→ **Task to complete**: Wherever "localparam" occurs in the entries, copy the line that holds it.

→ **Given data**:
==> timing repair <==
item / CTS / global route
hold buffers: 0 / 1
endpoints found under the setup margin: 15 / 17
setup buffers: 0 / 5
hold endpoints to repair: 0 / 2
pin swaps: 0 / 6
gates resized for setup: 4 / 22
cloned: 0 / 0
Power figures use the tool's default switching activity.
## config.mk

```make
export PLATFORM = sky130hd
export DESIGN_NAME = mac_seq_flat
export DESIGN_NICKNAME = d
export VERILOG_FILES = /design/src/rtl/mac_seq_if.sv /design/src/rtl/mac_seq.sv /design/src/flat_wrapper.sv
export SDC_FILE = /design/constraint.sdc
export NUM_CORES = 1
export LEC_CHECK = 0
export CORE_ASPECT_RATIO = 1.75
export CORE_MARGIN = 8
export CORE_UTILIZATION = 39
export DETAILED_ROUTE_END_ITERATION = 16
export PLACE_DENSITY = 0.7
export SYNTH_ARGS = -nofsm -noshare
export SYNTH_HDL_FRONTEND = slang
export SYNTH_SLANG_ARGS = --single-unit
```

## constraint.sdc

```tcl
create_clock -name clk -period 4.05 [get_ports clk]
set_input_delay 0.81 -clock clk [delete_from_list [all_inputs] [get_ports clk]]
set_output_delay 0.81 -clock clk [all_outputs]
set_load 0.02 [all_outputs]
```
File: config.mk
export PLATFORM = sky130hd
export DESIGN_NAME = fifo_wr_packer
export DESIGN_NICKNAME = d
export VERILOG_FILES = /design/src/rtl/fifo_wr_packer.sv
export SDC_FILE = /design/constraint.sdc
export NUM_CORES = 1
export LEC_CHECK = 0
export ABC_AREA = 1
export CAP_MARGIN = 10
export CORE_AREA = 2 2 87 81
export CTS_BUF_LIST = sky130_fd_sc_hd__clkbuf_4 sky130_fd_sc_hd__clkbuf_8
export CTS_CLUSTER_DIAMETER = 100
export DETAILED_ROUTE_END_ITERATION = 7
export DIE_AREA = 0 0 89 83
export GPL_TIMING_DRIVEN = 0
export PLACE_DENSITY = 0.91
export SYNTH_ARGS = -nofsm -noshare
export SYNTH_HDL_FRONTEND = slang
export SYNTH_SLANG_ARGS = --single-unit
File: constraint.sdc
create_clock -name w_clk -period 1.8 [get_ports w_clk]
set_input_delay 0.36 -clock w_clk [delete_from_list [all_inputs] [get_ports w_clk]]
set_output_delay 0.36 -clock w_clk [all_outputs]
set_load 0.1 [all_outputs]
File: src/rtl/fifo_wr_packer.sv
// Write-side packer for the dual-clock FIFO: gathers RATIO narrow beats into one wide word.
// Optional partial-word idle flush is enabled by defining PACK_TIMEOUT_EN.
module fifo_wr_packer #(
    parameter int IN_W    = 8,
    parameter int RATIO   = 4,
    parameter int TIMEOUT = 16
) (
    input  logic                       w_clk,
    input  logic                       w_rst_n,
    input  logic                       s_valid,
    output logic                       s_ready,
    input  logic [IN_W-1:0]            s_data,
    input  logic                       s_last,
    output logic                       w_en,
    output logic [IN_W*RATIO-1:0]      w_data,
    output logic [RATIO-1:0]           w_keep,
    output logic                       w_last,
    input  logic                       full,
    output logic [$clog2(RATIO+1)-1:0] pack_lvl
);

    localparam int CW = (RATIO > 1) ? $clog2(RATIO) : 1;
    localparam int LW = $clog2(RATIO+1);
    localparam int DW = IN_W * RATIO;

    typedef enum logic {EMPTY, HOLD} state_t;

    state_t            r_state;
    state_t            w_nextState;
    logic [CW-1:0]     r_cnt;
    logic [DW-1:0]     r_acc;
    logic [DW-1:0]     r_word;
    logic [DW-1:0]     w_nextWord;
    logic [RATIO-1:0]  r_keep;
    logic [RATIO-1:0]  w_nextKeep;
    logic              r_last;
    logic              w_nextLast;
    logic              w_accept;
    logic              w_write;
    logic              w_complete;
    logic              w_flush;
    logic              w_load;
    logic              w_lastLane;
    logic              w_readyBase;

    assign w_write     = (r_state == HOLD) && !full;
    assign w_readyBase = (r_state == EMPTY) || !full;
    assign w_lastLane  = (r_cnt == CW'(RATIO - 1));

`ifdef PACK_TIMEOUT_EN
    logic [15:0] r_idle;

    assign w_flush = (r_cnt != '0) && (int'(r_idle) >= TIMEOUT) && w_readyBase;
    // A beat offered on the flush cycle must wait so it lands in the next word.
    assign s_ready = w_rst_n && w_readyBase && !w_flush;

    always_ff @(posedge w_clk or negedge w_rst_n) begin
        if (!w_rst_n) begin
            r_idle <= '0;
        end else if (w_accept || (r_cnt == '0) || w_flush) begin
            r_idle <= '0;
        end else if (r_idle != 16'hFFFF) begin
            r_idle <= r_idle + 16'd1;
        end
    end
`else
    assign w_flush = 1'b0;
    assign s_ready = w_rst_n && w_readyBase;
`endif

    assign w_accept   = s_valid && s_ready;
    assign w_complete = w_accept && (w_lastLane || s_last);
    assign w_load     = w_complete || w_flush;

    // Untouched accumulator lanes are always zero, so unfilled lanes come out zero.
    always_comb begin
        w_nextWord = r_acc;
        w_nextKeep = '0;
        w_nextLast = 1'b0;
        for (int i = 0; i < RATIO; i++) begin
            if (w_complete) begin
                w_nextKeep[i] = (i <= int'(r_cnt));
            end else begin
                w_nextKeep[i] = (i < int'(r_cnt));
            end
        end
        if (w_complete) begin
            w_nextWord[int'(r_cnt)*IN_W +: IN_W] = s_data;
            w_nextLast = s_last;
        end
    end

    always_comb begin
        w_nextState = r_state;
        case (r_state)
            EMPTY:   if (w_load) w_nextState = HOLD;
            HOLD:    if (w_load) w_nextState = HOLD;
                     else if (w_write) w_nextState = EMPTY;
            default: w_nextState = EMPTY;
        endcase
    end

    always_ff @(posedge w_clk or negedge w_rst_n) begin
        if (!w_rst_n) begin
            r_state <= EMPTY;
        end else begin
            r_state <= w_nextState;
        end
    end

    always_ff @(posedge w_clk or negedge w_rst_n) begin
        if (!w_rst_n) begin
            r_acc <= '0;
            r_cnt <= '0;
        end else if (w_load) begin
            r_acc <= '0;
            r_cnt <= '0;
        end else if (w_accept) begin
            r_acc[int'(r_cnt)*IN_W +: IN_W] <= s_data;
            r_cnt <= r_cnt + 1'b1;
        end
    end

    always_ff @(posedge w_clk or negedge w_rst_n) begin
        if (!w_rst_n) begin
            r_word <= '0;
            r_keep <= '0;
            r_last <= 1'b0;
        end else if (w_load) begin
            r_word <= w_nextWord;
            r_keep <= w_nextKeep;
            r_last <= w_nextLast;
        end
    end

    assign w_en     = (r_state == HOLD);
    assign w_data   = r_word;
    assign w_keep   = r_keep;
    assign w_last   = r_last;
    assign pack_lvl = LW'(r_cnt);

endmodule
**After elaboration in Yosys (flattened, before gate mapping)**

Cells that the tools add are included.

- Bits in registers: 72
- Latch bits: 0
- RAM bits: 0
- Bits in read-only memories: 0
- Input port bits: 13
- Output and inout port bits: 42
- Word-level logic and storage cells: 32
- Memories kept: 0

- $add $sub $neg: 2
- Multiply operators: 0
- Div/mod/pow operators: 0
- Order comparisons: 3
- Eq/ne operators: 1
- Shift-type cells: 2
- Muxes and demuxes: 9
- Bitwise operators: 1
- Reductions and logical operators: 8

Operators by type and width:

| operator | number |
|---|---|
| 32-bit two-way mux | 2 |
| 5-bit negation with 33-bit output | 1 |
| 8-bit by 33-bit variable shift with 32-bit output (first input constant) | 1 |
| 8-bit by 33-bit variable part select with 32-bit output | 1 |
| 32-bit bitwise mux | 1 |
| 2-bit less-or-equal comparator (first input constant) | 2 |
| 1-bit logical AND | 4 |
| 2-bit two-way mux | 2 |
| 1-bit two-way mux | 3 |
| 2-bit by 1-bit adder with 2-bit output (second input constant) | 1 |
| 2-bit equality test (second input constant) | 1 |
| 1-bit by 2-bit less-or-equal comparator with 1-bit output (first input constant) | 1 |
| 1-bit logical OR | 2 |
| 1-bit one-hot mux with 2 select lines | 1 |
| 2-bit nonzero test | 1 |
| 1-bit zero test | 1 |
| 1-bit inverter | 1 |

**Longest topological paths before layout**

- Depth after elaboration: 7
- Mapped depth: 10
- Mapped depth without buffers: 9

**Least setup slack after synthesis**

No wires, ideal clock.

- Path kind: reg2reg
- From: register r_cnt[0]
- To: register r_word[11], in the netlist w_data[11]
- Library setup time: 0.070 ns
- Arrival: 2.289 ns
- Data required time: 1.730 ns
- Path slack: -0.559 ns
- Cell stages (with the launch flop): 10
- Path buffers: 2
- Clock period less this slack: 2.359 ns
- Path through: dfrtp_1 > buf_2 > inv_1 > ha_1 > inv_1 > buf_4 > nand3_1 > o21ai_0 > nand2_1 > nand2_1

- Word-level cells in the longest chain between the ends: 3
- Elaborated cells on any way between the ends: 7
- Classes of those cells: 1 x add/sub; 1 x eq/ne; 2 x shift; 1 x mux; 2 x reduce/logical

RTL lines:

| what | line | source |
|---|---|---|
| start: declaration | 30 | `logic [CW-1:0] r_cnt;` |
| start signal: assignment | 120 | `r_cnt <= r_cnt + 1'b1;` |
| 5-bit negation with 33-bit output / 2-bit equality test (equally long branches) | 88, 48 |  |
| 8-bit by 33-bit variable part select with 32-bit output (tied with other cells) | 88 | `w_nextWord[int'(r_cnt)*IN_W +: IN_W] = s_data;` |
| 32-bit bitwise mux / 1-bit logical AND (equally long branches) | 88, 72 |  |
| end signal: assignment | 130 | `r_word <= w_nextWord;` |
| end: declaration | 32 | `logic [DW-1:0] r_word;` |

Several ways; a longest one is shown, not always the timed one.
A chain may end at the register's enable or synchronous reset.

**Worst setup path in the final report**

- From: register r_cnt[0]
- To: output port pack_lvl[0]

RTL lines:

| what | line | source |
|---|---|---|
| end: declaration | 19 | `output logic [$clog2(RATIO+1)-1:0] pack_lvl` |

No word-level cell between the ends.

==> impl_metrics.json <==
{
  "path_buf_inv": 1,
  "synthArstFlopShare_pct": 100,
  "cp_data_arrival_time_ns": 1.37,
  "drc_errors": 0,
  "finalCritPeriodShare_pct": 96.2,
  "clk_pin_slew_ns": 0.08,
  "cp-start-kind": "flop",
  "dp_hpwl_microns": 6430,
  "core_sq_um": 6450,
  "min_period_ns": 1.73,
  "final_cells": 615,
  "internal_power_mw": 3.33,
  "final_nets": 540,
  "crit_required_ns": 1.44,
  "antenna_cells": 0,
  "via_count": 3223,
  "worst_pin_slew_ns": 0.564,
  "grt_max_degree": 75,
  "finalPower_mw": 5.90,
  "preCtsSetupSlack_ns": -1.09,
  "die_x_microns": 89,
  "critPathKind": "reg2out",
  "violations": "negative hold slack",
  "rows": 28,
  "grt_pass1_vias": 3206,
  "maxSlewHeadroom_pct": 62.6,
  "worst_path_largest_cell_delay_ns": 0.57,
  "end_kind": "output pin",
  "netlist_area_sq_um": 3450,
  "grt_use_total_pct": 26.5,
  "synth_flop_cell": "dfrtp_1",
  "setup_viol": 0,
  "clk_path_buf_depth": 2,
  "ys_seq_elements": 72,
  "worstSkewPairLatency_ns": 0.35,
  "numCtsBuffers": 9,
  "clock_sinks": 72,
  "hold_class": "in2async",
  "root_buffer": "clkbuf_8",
  "fillers": 510,
  "drv_cap": 0,
  "seqPwrFrac_pct": 32.9,
  "via_per_inst": 5.24,
  "area_growth_pct": 32.4,
  "grt_pass1_wl_microns": 15200,
  "slew_viol_final": 0,
  "ys_top_cells_by_count": "nand2_1 (243), dfrtp_1 (72), o21ai_0 (45), inv_1 (17)",
  "rsz0062_at_grt": "false",
  "syn_nets": 467,
  "hold_viol": 72,
  "p_clk_share_pct": 27.0,
  "combPwrFrac_pct": 40.1,
  "finalSetupTns_ns": 0,
  "setup_ws_ns": 0.0676,
  "timing.rr.start": "r_cnt[0]$_DFFE_PN0P_",
  "synth_cells": 447,
  "synth.distinct_cells": 20,
  "synth_edf_count": 0,
  "place_congestion": 0.858,
  "synth_top_cell_by_area": "dfrtp_1",
  "p_sw_mw": 2.57,
  "start_util_pct": 53.6,
  "antenna_found_initial": 0,
  "r2r_cells": 7,
  "holdWs_ns": -0.115,
  "yosys_warnings": 0,
  "fmax_mhz": 577,
  "h-tree-depth": 3,
  "crit_family": "buffers and inverters",
  "p_per_area_nw_per_um2": 1290,
  "syn_area_per_cell_sq_um": 7.73,
  "dpl.cell_count": 590,
  "worstSetupPathDepth": 1,
  "wl_per_cell_microns": 15.0,
  "synth_area_leaders": "dfrtp_1 (52%), nand2_1 (26%), o21ai_0 (6.5%), ha_1 (2.5%), inv_1 (1.8%)",
  "dr.pass1.iters": 4,
  "globalRoute.totalOverflow": 0,
  "cp_cell_sequence": "clkdlybuf4s15_2",
  "crit_start": "r_cnt[0]$_DFFE_PN0P_",
  "postRouteWirelength_microns": 9200,
  "num_io_pins": 55,
  "antenna_left": 0,
  "drt_iter0_drc": 204,
  "vdd_ir_drop_max_uv": 957,
  "p_leak_nw": 2.42,
  "crit_slowest_cell": "clkdlybuf4s15_2",
  "layout-drive-gt1-share_pct": 21.7,
  "io_buffer_count": 53,
  "yosysMostFrequentCell": "nand2_1",
  "synth_seq_area_share_pct": 52.2,
  "crit_fanout": 5,
  "die_h_microns": 83,
  "cts_tree": "built",
  "status": "finished with violations",
  "die-area_sq_um": 7390,
  "yosysTopAreaCellShare_pct": 52.2,
  "skew_ns": 0.0155,
  "switching_share_pct": 43.6
}
[placed cells by master, fill, tap and decap left out]
cell type / n
nand2_1: 243
dfrtp_1: 69
clkdlybuf4s15_2: 40
o21ai_0: 35
inv_1: 15
buf_4: 15
clkdlybuf4s50_1: 11
clkbuf_8: 10
o21ai_2: 9
nand4_1: 8
nor2_1: 8
nand3_1: 8
clkbuf_1: 5
nor2_4: 4
o21ai_1: 4
buf_2: 4
ha_1: 4
inv_2: 3
nor2_2: 3
buf_6: 3
bufinv_16: 3
clkbuf_2: 2
nand3_2: 2
ha_2: 2
clkbuf_4: 2
dfrtp_2: 2
buf_8: 1
clkinvlp_4: 1
and2_2: 1
nand3_4: 1
or2_2: 1
ha_4: 1
conb_1: 1
clkinv_2: 1
clkinv_4: 1
buf_12: 1
dfrtp_4: 1
[layer usage]
| metal | part of all wire [%] | GRT usage, % | vias up |
|---|---|---|---|
| met5 | 0 | 0 | - |
| met4 | 1.8 | 7.60 | 0 |
| met3 | 5.5 | 7.46 | 15 |
| met2 | 49 | 41.0 | 117 |
| met1 | 44 | 36.4 | 1554 |
| li1 | - | - | 1537 |
[layout make-up]
type	instances	area [sq um]	share of cell area (%)
multi-input combinational	335	1530	33.5
timing repair buffer	62	656	14.3
clock inverter	5	104	2.27
clock buffer	11	145	3.17
buffer	21	143	3.12
tap	90	113	2.46
inverter	19	75.1	1.64
sequential	72	1810	39.5
[power by group through the flow]
stage	sequential (mW)	combinational (mW)	clock, mW
2_1_floorplan	3.02	0.650	0
3_3_place_gp	1.96	2.26	0
3_5_place_dp	1.97	2.29	0
4_1_cts	1.94	2.28	1.60
5_1_grt	1.96	2.49	1.67
6_report	1.94	2.37	1.59
[sequential cells by signal (all words and copies together) (netlist names)]
signal,cells
r_acc,32
w_last,1
w_data,32
w_en,1
w_keep,4
r_cnt,2
[timing repair]
action                                 4_1_cts  5_1_grt
setup endpoints to repair                   99       63
pin swaps                                    1        3
gates cloned                                 0        0
resized for setup                          129       27
setup buffers                                2        7
endpoints found under the hold margin       72       72
[logic make-up after synthesis]
family                   share of synthesized area (%)
AO/OA/AOI/OAI                                     6.96
adder cells (fa/ha/maj)                           2.54
buffers and inverters                             5.83
flip-flops                                        52.2
other                                            0.109
AND/OR/NAND/NOR                                   32.4
[path summary, 6_finish.rpt]
check                                          to  slack, ns
max                                   pack_lvl[0]       0.07
min                         w_data[3]$_DFFE_PN0N_      -0.11
max reg2reg                w_data[20]$_DFFE_PN0N_       0.09
min reg2reg                 w_keep[0]$_DFFE_PN0N_       0.48
max in group asynchronous    r_cnt[0]$_DFFE_PN0P_       1.53
min in group w_clk          w_keep[0]$_DFFE_PN0N_       0.48
[metrics by stage]
stage	cell area (sq um)	utilization, %
after global routing	4570	70.9
final	4570	70.9
after CTS	4460	69.1
after floorplan	3490	-
after global placement	4130	64.1
after detailed placement	4130	64.1
Power figures use the tool's default switching activity.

→ **Answer space**:
    localparam int CW = (RATIO > 1) ? $clog2(RATIO) : 1;
    localparam int LW = $clog2(RATIO+1);
    localparam int DW = IN_W * RATIO;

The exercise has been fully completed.